Referral letters: A guide to making non-urgent referrals

Think of referral as a three-point process, says Dr Lizzie Croton.

As a GP registrar learning to make referrals is challenging. How do we decide who to refer to and what do we say in the referral letter? It is useful to break down the process of referral into a three-point checklist: priority, purpose and person.

When the patient's condition is stable, waiting for an appointment is unlikely to cause the patient harm. When composing the referral letter, it is important to mark clearly that the referral is non-urgent.

It is important to inform the patient of the category of the referral and how long they can expect to wait for an appointment.

It is good practice to let the patient know which department they have been referred to and to ask them to let the practice know if they have not received an appointment within an agreed amount of time.

The patient should also be encouraged to contact you if their condition changes or symptoms become troublesome so that the category of referral can be changed if necessary.

The purpose of the referral should be outlined in a clear and succinct letter to the clinician or speciality involved. Normally, letters are dictated and then typed.

Before sending the tape to the secretaries, make sure that your voice can be heard and speak slowly, adding punctuation and paragraphs where necessary. When dictating a letter, make sure that you have the right patient and state their name, date of birth and address clearly at the top of the letter.

It is helpful to start the text with a sentence describing the patient's complaint, for example: 'Dear Dr X, I wonder if you would be able to see this 28-year-old lady with right upper quadrant pain.'

Follow this opening with the history of the presenting complaint, for example: 'She has had this for three months and over the past month has had symptoms every day.'

In the next few sentences, detail the history and, in particular for a non-urgent referral, list the components in the history that make a serious cause less likely: 'There has been no weight loss or loss of appetite.' This is good defensive medicine and also helps prioritise the referral correctly.

Referral letters should always include a section about prescribed drugs that the patient is taking and any known allergies.
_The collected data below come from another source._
==> run a <==
==> flow/design.v <==
module distorter_pipelined_368 #(parameter INT_WIDTH = 4,
                                 FRACT_WIDTH = 12,
                                 DATA_WIDTH = INT_WIDTH + FRACT_WIDTH)
                                (input wire clk_368,
                                 input wire rst_n,
                                 input wire signed [DATA_WIDTH-1 : 0] in_r,
                                 input wire signed [DATA_WIDTH-1 : 0] in_i,
                                 input wire signed [DATA_WIDTH-1 : 0] a10_r,
                                 input wire signed [DATA_WIDTH-1 : 0] a10_i,
                                 input wire signed [DATA_WIDTH-1 : 0] a30_r,
                                 input wire signed [DATA_WIDTH-1 : 0] a30_i,
                                 input wire signed [DATA_WIDTH-1 : 0] a50_r,
                                 input wire signed [DATA_WIDTH-1 : 0] a50_i,
                                 output reg signed [DATA_WIDTH-1 : 0] out_r,
                                 output reg signed [DATA_WIDTH-1 : 0] out_i);
    wire signed [2*DATA_WIDTH-1 : 0] xin_r, xin_i;
    wire signed [DATA_WIDTH-1 : 0] xin_trunc_r, xin_trunc_i;
    wire signed [DATA_WIDTH-1 : 0] abs_squared;
    wire signed [2*DATA_WIDTH-1 : 0] abs_pwr_four;
    wire signed [DATA_WIDTH-1 : 0] abs_pwr_four_trunc;
    wire signed [2*DATA_WIDTH-1 : 0] half_mul1_r;
    wire signed [DATA_WIDTH-1 : 0] half_mul1_trunc_r;
    wire signed [2*DATA_WIDTH-1 : 0] half_mul1_i;
    wire signed [DATA_WIDTH-1 : 0] half_mul1_trunc_i;
    wire signed [DATA_WIDTH-1 : 0] add1_r;
    wire signed [DATA_WIDTH-1 : 0] add1_i;
    wire signed [2*DATA_WIDTH-1 : 0] half_mul2_r;
    wire signed [DATA_WIDTH-1 : 0] half_mul2_trunc_r;
    wire signed [2*DATA_WIDTH-1 : 0] half_mul2_i;
    wire signed [DATA_WIDTH-1 : 0] half_mul2_trunc_i;
    wire signed [DATA_WIDTH-1 : 0] add2_r;
    wire signed [DATA_WIDTH-1 : 0] add2_i;
    wire signed [2*DATA_WIDTH-1 : 0] mul1;
    wire signed [DATA_WIDTH-1 : 0] mul1_trunc;
    wire signed [2*DATA_WIDTH-1 : 0] mul2;
    wire signed [DATA_WIDTH-1 : 0] mul2_trunc;
    wire signed [2*DATA_WIDTH-1 : 0] mul3;
    wire signed [DATA_WIDTH-1 : 0] mul3_trunc;
    wire signed [2*DATA_WIDTH-1 : 0] mul4;
    wire signed [DATA_WIDTH-1 : 0] mul4_trunc;
    reg signed [DATA_WIDTH-1 : 0] in_r_reg1, in_i_reg1, in_r_reg2, in_i_reg2, in_r_reg3, in_i_reg3, in_r_reg4, in_i_reg4;
    wire signed [DATA_WIDTH-1 : 0] out_r_comb, out_i_comb;
    reg signed [DATA_WIDTH-1 : 0] a10_r_reg1, a10_i_reg1, a10_r_reg2, a10_i_reg2, a10_r_reg3, a10_i_reg3;
    reg signed [DATA_WIDTH-1 : 0] a30_r_reg1, a30_i_reg1, a30_r_reg2, a30_i_reg2;
    reg signed [DATA_WIDTH-1 : 0] a50_r_reg1, a50_i_reg1, a50_r_reg2, a50_i_reg2, a50_r_reg3, a50_i_reg3;
    reg signed [DATA_WIDTH-1 : 0] abs_squared_reg;
    reg signed [DATA_WIDTH-1 : 0] half_mul1_trunc_r_reg, half_mul1_trunc_i_reg;
    reg signed [DATA_WIDTH-1 : 0] abs_pwr_four_trunc_reg;
    reg signed [DATA_WIDTH-1 : 0] add1_r_reg, add1_i_reg;
    reg signed [DATA_WIDTH-1 : 0] half_mul2_trunc_r_reg, half_mul2_trunc_i_reg;
    reg signed [DATA_WIDTH-1 : 0] add2_r_reg;
    reg signed [DATA_WIDTH-1 : 0] add2_i_reg;
    reg signed [DATA_WIDTH-1 : 0] in_r_reg5, in_i_reg5;
    always@(posedge clk_368 or negedge rst_n)
    begin
        if (!rst_n)
        begin
            in_r_reg1              <= 'd0;
            in_i_reg1              <= 'd0;
            in_r_reg2              <= 'd0;
            in_i_reg2              <= 'd0;
            in_r_reg3              <= 'd0;
            in_i_reg3              <= 'd0;
            in_r_reg4              <= 'd0;
            in_i_reg4              <= 'd0;
            out_r                  <= 'd0;
            out_i                  <= 'd0;
            a10_r_reg1             <= 'd0;
            a10_i_reg1             <= 'd0;
            a10_r_reg2             <= 'd0;
            a10_i_reg2             <= 'd0;
            a10_r_reg3             <= 'd0;
            a10_i_reg3             <= 'd0;
            a30_r_reg1             <= 'd0;
            a30_i_reg1             <= 'd0;
            a30_r_reg2             <= 'd0;
            a30_i_reg2             <= 'd0;
            a50_r_reg1             <= 'd0;
            a50_i_reg1             <= 'd0;
            a50_r_reg2             <= 'd0;
            a50_i_reg2             <= 'd0;
            a50_r_reg3             <= 'd0;
            a50_i_reg3             <= 'd0;
            abs_squared_reg        <= 'd0;
            half_mul1_trunc_r_reg  <= 'd0;
            half_mul1_trunc_i_reg  <= 'd0;
            abs_pwr_four_trunc_reg <= 'd0;
            add1_r_reg             <= 'd0;
            add1_i_reg             <= 'd0;
            half_mul2_trunc_r_reg  <= 'd0;
            half_mul2_trunc_i_reg  <= 'd0;
            add2_r_reg             <= 'd0;
            add2_i_reg             <= 'd0;
            in_r_reg5              <= 'd0;
            in_i_reg5              <= 'd0;
        end
        else
        begin
            in_r_reg1              <= in_r;
            in_i_reg1              <= in_i;
            in_r_reg2              <= in_r_reg1;
            in_i_reg2              <= in_i_reg1;
            in_r_reg3              <= in_r_reg2;
            in_i_reg3              <= in_i_reg2;
            in_r_reg4              <= in_r_reg3;
            in_i_reg4              <= in_i_reg3;
            out_r                  <= out_r_comb;
            out_i                  <= out_i_comb;
            a10_r_reg1             <= a10_r;
            a10_i_reg1             <= a10_i;
            a10_r_reg2             <= a10_r_reg1;
            a10_i_reg2             <= a10_i_reg1;
            a10_r_reg3             <= a10_r_reg2;
            a10_i_reg3             <= a10_i_reg2;
            a30_r_reg1             <= a30_r;
            a30_i_reg1             <= a30_i;
            a30_r_reg2             <= a30_r_reg1;
            a30_i_reg2             <= a30_i_reg1;
            a50_r_reg1             <= a50_r;
            a50_i_reg1             <= a50_i;
            a50_r_reg2             <= a50_r_reg1;
            a50_i_reg2             <= a50_i_reg1;
            a50_r_reg3             <= a50_r_reg2;
            a50_i_reg3             <= a50_i_reg2;
            abs_squared_reg        <= abs_squared;
            half_mul1_trunc_r_reg  <= half_mul1_trunc_r;
            half_mul1_trunc_i_reg  <= half_mul1_trunc_i;
            abs_pwr_four_trunc_reg <= abs_pwr_four_trunc;
            add1_r_reg             <= add1_r;
            add1_i_reg             <= add1_i;
            half_mul2_trunc_r_reg  <= half_mul2_trunc_r;
            half_mul2_trunc_i_reg  <= half_mul2_trunc_i;
            add2_r_reg             <= add2_r;
            add2_i_reg             <= add2_i;
            in_r_reg5              <= in_r_reg4;
            in_i_reg5              <= in_i_reg4;
        end
    end
    assign xin_r       = in_r_reg1 * in_r_reg1;
    assign xin_trunc_r = xin_r >> (FRACT_WIDTH);
    assign xin_i       = in_i_reg1 * in_i_reg1;
    assign xin_trunc_i = xin_i >> (FRACT_WIDTH);
    assign abs_squared = xin_trunc_r + xin_trunc_i;
    assign abs_pwr_four       = abs_squared_reg * abs_squared_reg;
    assign abs_pwr_four_trunc = abs_pwr_four >> (FRACT_WIDTH);
    assign half_mul1_r       = abs_squared_reg * a30_r_reg2;
    assign half_mul1_trunc_r = half_mul1_r >> (FRACT_WIDTH);
    assign half_mul1_i       = abs_squared_reg * a30_i_reg2;
    assign half_mul1_trunc_i = half_mul1_i >> (FRACT_WIDTH);
    assign add1_r = half_mul1_trunc_r_reg + a10_r_reg3;
    assign add1_i = half_mul1_trunc_i_reg + a10_i_reg3;
    assign half_mul2_r       = abs_pwr_four_trunc_reg * a50_r_reg3;
    assign half_mul2_trunc_r = half_mul2_r >> (FRACT_WIDTH);
    assign half_mul2_i       = abs_pwr_four_trunc_reg * a50_i_reg3;
    assign half_mul2_trunc_i = half_mul2_i >> (FRACT_WIDTH);
    assign add2_r = half_mul2_trunc_r_reg + add1_r_reg;
    assign add2_i = half_mul2_trunc_i_reg + add1_i_reg;
    assign mul1       = add2_r_reg * in_r_reg5;
    assign mul1_trunc = mul1 >> (FRACT_WIDTH);
    assign mul2       = add2_i_reg * in_i_reg5;
    assign mul2_trunc = mul2 >> (FRACT_WIDTH);
    assign mul3       = add2_r_reg * in_i_reg5;
    assign mul3_trunc = mul3 >> (FRACT_WIDTH);
    assign mul4       = add2_i_reg * in_r_reg5;
    assign mul4_trunc = mul4 >> (FRACT_WIDTH);
    assign out_r_comb = mul1_trunc - mul2_trunc;
    assign out_i_comb = mul3_trunc + mul4_trunc;
endmodule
A concise history of serious conditions, operations and chronic illnesses should also be included, as well as social history, with reference to the effect that the condition is having on the patient's life. Family history should be mentioned if relevant.

It is imperative to detail the investigations you have already done and the results.

Attach blood test results and radiology reports to the letter. If the patient has attended the outpatient clinic before, you may want to provide copies of previous clinic letters in case the hospital notes are not immediately to hand.

Finally it is essential to show what you want the clinician receiving the referral to do, for example: 'I think X has this condition. I would be grateful if you could see her and give your opinion.' Or if you want to be more specific: 'This patient has right upper quadrant pain and an ultrasound report that suggests gallstones. I wonder if you think she would be suitable for a cholecystectomy.'

It is good practice to detail in the letter what the patient has been told about the referral, and to provide the patient with a copy.

It is difficult initially to work out who provides referral services for patients and how these are accessed. Many other health professionals take referrals. Urological investigations, such as flow rates, for example, may be performed by a urology specialist nurse. Allied professionals often have shorter waiting lists, and some areas now have NHS treatment centres to reduce waiting lists.

In England, the Choose and Book system is changing the approach to referrals. I would suggest that you first discuss the options for referral with the patient. Are they happy to go to any hospital for their appointment or would they like to go to a specific one? Consider referring to professionals other than doctors, and consider using private providers, such as treatment centres. If a patient wants to see a particular consultant or has seen a particular consultant before, liaise with the consultant's secretary and send a referral letter directly to them.

Learning points
How to compose a non-urgent referral letter
  1. When composing a referral letter, include the patient's name, date of birth and address.
  2. Address the three Ps - priority, purpose and person.
  3. For 'purpose', include the patient's complaint, history, medication, investigations already performed and their results.
  4. Specify elements of the patient's history that indicate the condition is likely to be serious.
  5. Become familiar with the referral services in your area.
  6. Let patients know the purpose of the referral and how long they can expect to wait.